Collected data entries

What follows belongs to an exercise in optimizing a design on an open flow for small area, a short achievable clock period and few clock cycles; a production flow would make more cautious choices.
Where RTL was checked, it was by simulation tests only, not by an equivalence proof against the original.
The RTL of runs 4 to 6 was laid out without a check of its function.
Power is estimated from default activity; no workload was simulated.

==> flow/design.v <==
module tdm_deframer (
    input  wire        clk,
    input  wire        rst,           
    input  wire        ev_valid,
    output wire        ev_ready,
    input  wire [7:0]  ev_hdr,
    input  wire [31:0] ev_pos,
    input  wire [31:0] ev_payload,
    output reg  [1:0]  want,          
    output wire        fatal,
    output wire        rec_valid,
    input  wire        rec_ready,
    output reg  [4:0]  rec_cls,
    output reg         rec_line,
    output reg  [3:0]  rec_slot,
    output reg  [3:0]  rec_field,
    output reg  [19:0] rec_value,
    output reg  [4:0]  rec_width,
    output reg  [31:0] rec_start,
    output reg  [31:0] rec_end
);
    localparam [2:0] K_FALL  = 3'd1,
                     K_RISE  = 3'd2,
                     K_END   = 3'd3,
                     K_RESET = 3'd4,
                     K_SETUP = 3'd6;
    localparam [2:0] PH_UNCONF    = 3'd0,
                     PH_AWAIT_1ST = 3'd1,
                     PH_AWAIT_FAL = 3'd2,
                     PH_AWAIT_RIS = 3'd3,
                     PH_ENDED     = 3'd4,
                     PH_CFG_ERR   = 3'd5;
    localparam [3:0] F_BIT = 4'd0, F_SLOTRAW = 4'd1, F_READY = 4'd2,
                     F_VALID = 4'd3, F_RSV = 4'd4, F_CODEC = 4'd5,
                     F_RW = 4'd6, F_ADDR = 4'd7, F_DATA = 4'd8, F_RAW = 4'd9;
    localparam [4:0] CLS_ERROR = 5'd31;
    reg  [2:0]  phase;
    reg  [31:0] last_pos;
    reg         last_pos_vld;
    reg         lat_out, lat_in;
    reg         hb;
    reg  [31:0] b_pos;
    reg         b_sync, b_first, b_lo, b_li;
    reg         hl;
    reg         hl_sync, hl_first;
    reg  [31:0] p_cur;          
    reg         sync_prev;
    reg         frame_act;
    reg  [3:0]  slot_k;
    reg  [4:0]  slot_j;
    reg  [19:0] sr_out, sr_in;
    reg  [11:0] valid_out, valid_in;
    reg  [31:0] pos_s;          
    reg  [31:0] cap_a;          
    reg  [31:0] cap_b;          
    reg  [31:0] cap_c;          
    reg         bit_ph;         
    reg         sv;             
    reg  [13:2] em_oh;          
    reg  [3:0]  em_k;           
    reg  [3:0]  em_kc;          
    reg  [3:0]  ss;             
    reg  [3:0]  es;             
    reg  [4:0]  d_cls, d_wid;   
    reg  [3:0]  d_fld;
    reg         d_line;
    reg  [10:0] d_vm;           
    assign fatal = (phase == PH_CFG_ERR);
    always @(*) begin
        case (phase)
            PH_AWAIT_1ST, PH_AWAIT_RIS: want = 2'd2;
            PH_AWAIT_FAL:               want = 2'd1;
            default:                    want = 2'd0;
        endcase
    end
    assign ev_ready = !(hb && hl);
    wire [2:0] kind     = ev_hdr[2:0];
    wire       hdr_rsvd = (kind == 3'd0) || (kind == 3'd7) || ev_hdr[7];
    function [1:0] gt_merge;
        input [1:0] hi, lo;
        gt_merge = {hi[1] | (!hi[0] & lo[1]), hi[0] | (!hi[1] & lo[0])};
    endfunction
    reg  [1:0] gt_t [0:62];
    integer    g;
    always @(*) begin
        for (g = 0; g < 32; g = g + 1)
            gt_t[31 + g] = {ev_pos[g] & !last_pos[g], !ev_pos[g] & last_pos[g]};
        for (g = 30; g >= 0; g = g - 1)
            gt_t[g] = gt_merge(gt_t[2 * g + 2], gt_t[2 * g + 1]);
    end
    wire       pos_ok   = !last_pos_vld || gt_t[0][1];
    wire       ev_take  = ev_valid && ev_ready && !hdr_rsvd;
    wire do_setup = ev_take && (kind == K_SETUP);
    wire do_reset = ev_take && (kind == K_RESET) && (phase != PH_CFG_ERR);
    wire do_end   = ev_take && (kind == K_END) &&
                    (phase != PH_UNCONF) && (phase != PH_CFG_ERR);
    wire do_fall  = ev_take && (kind == K_FALL) && (phase == PH_AWAIT_FAL) && pos_ok;
    wire do_rise1 = ev_take && (kind == K_RISE) && (phase == PH_AWAIT_1ST) && pos_ok;
    wire do_rise  = ev_take && (kind == K_RISE) && (phase == PH_AWAIT_RIS) && pos_ok;
    wire do_rx    = do_rise1 || do_rise;
    wire pop    = !sv && hb && (b_first || (bit_ph && rec_ready));
    wire b_free = !hb || pop;
    wire       start   = !sync_prev && b_sync;
    wire       acc     = start || (frame_act && (slot_k != 4'd13));
    wire [4:0] acc_j   = start ? 5'd0 : slot_j;
    wire [3:0] acc_k   = start ? 4'd0 : slot_k;
    wire [4:0] acc_jn  = acc_j + 5'd1;
    wire       acc_k0  = (acc_k == 4'd0);
    wire       acc_cmp = acc_k0 ? (acc_j == 5'd15) : (acc_j == 5'd19);
    wire [19:0] sr_out_n = {sr_out[18:0], b_lo};
    wire [19:0] sr_in_n  = {sr_in[18:0],  b_li};
    wire       cap_b_at = acc_k0 ? (acc_j == 5'd12) :
                          (acc_k == 4'd1) ? (acc_j == 5'd7)  :
                          (acc_k == 4'd2) && (acc_j == 5'd15);
    wire [19:0] v_out = em_kc[0] ? {4'd0, sr_out[15:0]} : sr_out;
    wire [19:0] v_in  = em_kc[0] ? {4'd0, sr_in[15:0]}  : sr_in;
    wire        vb_out = valid_out[4'd12 - em_k];
    wire        vb_in  = valid_in[4'd12 - em_k];
    wire [4:0] rm_out = em_kc[0] ? {1'b1, v_out[2], 3'b111} :
                        !vb_out  ? 5'b00000 :
                        em_kc[1] ? {1'b0, (v_out[11:0] != 12'd0), 3'b111} :
                        em_kc[2] ? {2'b00, (v_out[3:0] != 4'd0), 2'b11} :
                                   5'b00001;
    wire [4:0] rm_in  = em_kc[0] ? {1'b1, v_in[2], 3'b111} :
                        !vb_in   ? 5'b00000 :
                        em_kc[1] ? {(v_in[11:0] != 12'd0), 1'b1, 1'b1, v_in[19], 1'b1} :
                        em_kc[2] ? {2'b00, (v_in[3:0] != 4'd0), 2'b11} :
                                   5'b00001;
    wire [13:2] present = {rm_in, rm_out, 2'b11};
    reg  [13:2] above, nx_oh;
    reg         seen;
    integer     i;
    always @(*) begin
        seen = 1'b0;
        for (i = 2; i <= 13; i = i + 1) begin
            above[i] = seen;
            seen = seen | em_oh[i];
        end
        seen = 1'b0;
        for (i = 2; i <= 13; i = i + 1) begin
            nx_oh[i] = present[i] && above[i] && !seen;
            seen = seen | (present[i] && above[i]);
        end
    end
    wire em_last = !seen;
    wire [4:0] nr_oh  = nx_oh[8:4] | nx_oh[13:9];
    wire       n_line = nx_oh[3] | (|nx_oh[13:9]);
    wire       n_rawe = nx_oh[3];                    
    wire       n_k1o = em_kc[1] & !n_line, n_k1i = em_kc[1] & n_line;
    wire       n_ready = em_kc[0] & nr_oh[0];
    wire       n_valid = em_kc[0] & nr_oh[1];
    wire       n_rsv0  = em_kc[0] & (nr_oh[2] | nr_oh[3]);
    wire       n_codec = em_kc[0] & nr_oh[4];
    wire       n_rw    = n_k1o & nr_oh[0];
    wire       n_rsv1  = n_k1i & (nr_oh[0] | nr_oh[1]);
    wire       n_addr  = (n_k1o & nr_oh[1]) | (n_k1i & nr_oh[2]);
    wire       n_rsv12 = (n_k1o & (nr_oh[2] | nr_oh[3])) | (n_k1i & (nr_oh[3] | nr_oh[4]));
    wire       n_data  = em_kc[2] & nr_oh[0];
    wire       n_rsv4  = em_kc[2] & (nr_oh[1] | nr_oh[2]);
    wire       n_raw   = em_kc[3] & !n_rawe;
    wire       n_err   = (em_kc[0] & nr_oh[3]) | (n_k1o & nr_oh[3]) |
                         (n_k1i & (nr_oh[1] | nr_oh[4])) | (em_kc[2] & nr_oh[2]);
    wire       n_full  = n_rawe | n_raw;
    wire [4:0] cls_out = 5'd4 + {1'b0, em_k};      
    wire [4:0] cls_in  = 5'd17 + {1'b0, em_k};
    reg  [3:0] ss_nx, es_nx;
    reg  [4:0] cls_nx, wid_nx;
    reg  [3:0] fld_nx;
    reg  [10:0] vm_nx;
    always @(*) begin
        ss_nx[1] = n_valid | n_addr;
        ss_nx[2] = n_rsv0 | n_rsv12 | n_rsv4;
        ss_nx[3] = n_codec;
        ss_nx[0] = !(ss_nx[1] | ss_nx[2] | ss_nx[3]);
        es_nx[1] = n_ready | n_rw | n_rsv1;
        es_nx[2] = n_valid | n_addr | n_data;
        es_nx[3] = n_rsv0;
        es_nx[0] = !(es_nx[1] | es_nx[2] | es_nx[3]);
        cls_nx   = n_rawe ? 5'd3 : n_err ? CLS_ERROR : n_line ? cls_in : cls_out;
        fld_nx   = n_rawe ? F_SLOTRAW : n_ready ? F_READY : n_valid ? F_VALID :
                   n_codec ? F_CODEC : n_rw ? F_RW : n_addr ? F_ADDR :
                   n_data ? F_DATA : n_raw ? F_RAW : F_RSV;
        wid_nx   = (n_rawe & em_kc[0]) ? 5'd16 : n_full ? 5'd20 :
                   (n_valid | n_rsv12) ? 5'd12 : n_codec ? 5'd2 : n_addr ? 5'd7 :
                   n_data ? 5'd16 : n_rsv4 ? 5'd4 : 5'd1;
        vm_nx[0]  = n_full | n_rsv12 | n_rsv4 | n_codec;           
        vm_nx[1]  = n_full | n_rsv12 | n_rsv4;                     
        vm_nx[2]  = n_full | n_rsv12;                              
        vm_nx[3]  = n_full;                                        
        vm_nx[4]  = n_full & !em_kc[0];                            
        vm_nx[5]  = n_valid;                                       
        vm_nx[6]  = n_addr;                                        
        vm_nx[7]  = n_data;                                        
        vm_nx[8]  = n_ready;                                       
        vm_nx[9]  = n_rsv0;                                        
        vm_nx[10] = n_rw | n_rsv1;                                 
    end
    always @(posedge clk) begin
        if (do_setup) begin
            phase        <= (ev_payload[3:0] == 4'hf) ? PH_AWAIT_1ST : PH_CFG_ERR;
            last_pos_vld <= 1'b0;
        end
        if (do_reset) begin
            phase        <= (phase == PH_UNCONF) ? PH_UNCONF : PH_AWAIT_1ST;
            last_pos_vld <= 1'b0;
        end
        if (do_end) begin
            phase        <= PH_ENDED;
            last_pos_vld <= 1'b0;
        end
        if (do_fall) begin
            lat_out      <= ev_hdr[4];
            lat_in       <= ev_hdr[5];
            phase        <= PH_AWAIT_RIS;
        end
        if (do_rx)
            phase        <= PH_AWAIT_FAL;
        if (do_fall || do_rx) begin
            last_pos     <= ev_pos;
            last_pos_vld <= 1'b1;
        end
        if (b_free) begin
            if (hl) begin
                b_pos   <= last_pos;
                b_sync  <= hl_sync;
                b_first <= hl_first;
            end else begin
                b_pos   <= ev_pos;
                b_sync  <= ev_hdr[3];
                b_first <= (phase == PH_AWAIT_1ST);
            end
            b_lo <= lat_out;
            b_li <= lat_in;
        end
        if (do_rx) begin
            hl_sync  <= ev_hdr[3];
            hl_first <= do_rise1;
        end
        hb <= b_free ? (hl || do_rx) : 1'b1;
        hl <= b_free ? 1'b0 : (hl || do_rx);
        if (!sv && hb && !b_first && rec_ready)
            bit_ph <= !bit_ph;
        if (sv && rec_ready) begin
            if (em_last) begin
                sv <= 1'b0;
                ss <= 4'd0;
                es <= 4'd0;
            end else begin
                ss <= ss_nx;
                es <= es_nx;
            end
            d_cls  <= cls_nx;
            d_wid  <= wid_nx;
            d_fld  <= fld_nx;
            d_line <= n_line;
            d_vm   <= em_last ? 11'd0 : vm_nx;
            em_oh <= nx_oh;
        end
        if (pop) begin
            p_cur     <= b_pos;
            sync_prev <= b_sync;
            if (b_first) begin
                frame_act <= 1'b0;
            end else begin
                if (start)
                    frame_act <= 1'b1;
                sv    <= acc && acc_cmp;
                ss    <= {3'd0, acc && acc_cmp};
                es    <= {3'd0, acc && acc_cmp};
                em_oh <= 12'b1;
                d_cls  <= 5'd2;
                d_wid  <= acc_k0 ? 5'd16 : 5'd20;
                d_fld  <= F_SLOTRAW;
                d_line <= 1'b0;
                d_vm   <= (acc && acc_cmp) ? {6'd0, !acc_k0, 4'b1111} : 11'd0;
                em_k  <= acc_k;
                em_kc <= {acc_k > 4'd2, acc_k == 4'd2, acc_k == 4'd1, acc_k0};
                if (acc) begin
                    sr_out <= sr_out_n;
                    sr_in  <= sr_in_n;
                    if (acc_j == 5'd0)   pos_s <= p_cur;
                    if (acc_j == 5'd0)   cap_a <= b_pos;
                    if (cap_b_at)        cap_b <= b_pos;
                    if (acc_j == 5'd13)  cap_c <= b_pos;
                    if (acc_cmp) begin
                        slot_j <= 5'd0;
                        slot_k <= acc_k + 4'd1;
                        if (acc_k0) begin
                            valid_out <= sr_out_n[14:3];
                            valid_in  <= sr_in_n[14:3];
                        end
                    end else begin
                        slot_j <= acc_jn;
                        slot_k <= acc_k;
                    end
                end
            end
        end
        if (rst) begin
            phase        <= PH_UNCONF;
            last_pos_vld <= 1'b0;
            hb           <= 1'b0;
            hl           <= 1'b0;
            bit_ph       <= 1'b0;
            sv           <= 1'b0;
            ss           <= 4'd0;
            es           <= 4'd0;
            d_vm         <= 11'd0;
        end
    end
    assign rec_valid = sv || (hb && !b_first);
    always @(*) begin
        rec_start = ({32{!sv}} & p_cur) | ({32{ss[0]}} & pos_s) | ({32{ss[1]}} & cap_a) |
                    ({32{ss[2]}} & cap_b) | ({32{ss[3]}} & cap_c);
        rec_end   = ({32{!sv}} & b_pos) | ({32{es[0]}} & p_cur) | ({32{es[1]}} & cap_a) |
                    ({32{es[2]}} & cap_b) | ({32{es[3]}} & cap_c);
    end
    wire [19:0] r_v = d_line ? sr_in : sr_out;
    wire [19:0] idm = {{4{d_vm[4]}}, {4{d_vm[3]}}, {8{d_vm[2]}}, {2{d_vm[1]}}, {2{d_vm[0]}}};
    always @(*) begin
        rec_line  = sv ? d_line : bit_ph;
        rec_cls   = sv ? d_cls : {4'd0, bit_ph};
        rec_slot  = sv ? em_k : 4'd15;
        rec_field = sv ? d_fld : F_BIT;
        rec_width = sv ? d_wid : 5'd1;
        rec_value = (idm & r_v) |
                    ({20{d_vm[5]}} & {8'd0, r_v[14:3]}) |
                    ({20{d_vm[6]}} & {13'd0, r_v[18:12]}) |
                    ({20{d_vm[7]}} & {4'd0, r_v[19:4]}) |
                    {19'd0, (d_vm[8] & r_v[15]) | (d_vm[9] & r_v[2]) | (d_vm[10] & r_v[19]) |
                            (!sv & (bit_ph ? b_li : b_lo))};
    end
endmodule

Problem
Your answer should consist of every line from the entries that holds "want".

Result
    output reg  [1:0]  want,          
            PH_AWAIT_1ST, PH_AWAIT_RIS: want = 2'd2;
            PH_AWAIT_FAL:               want = 2'd1;
            default:                    want = 2'd0;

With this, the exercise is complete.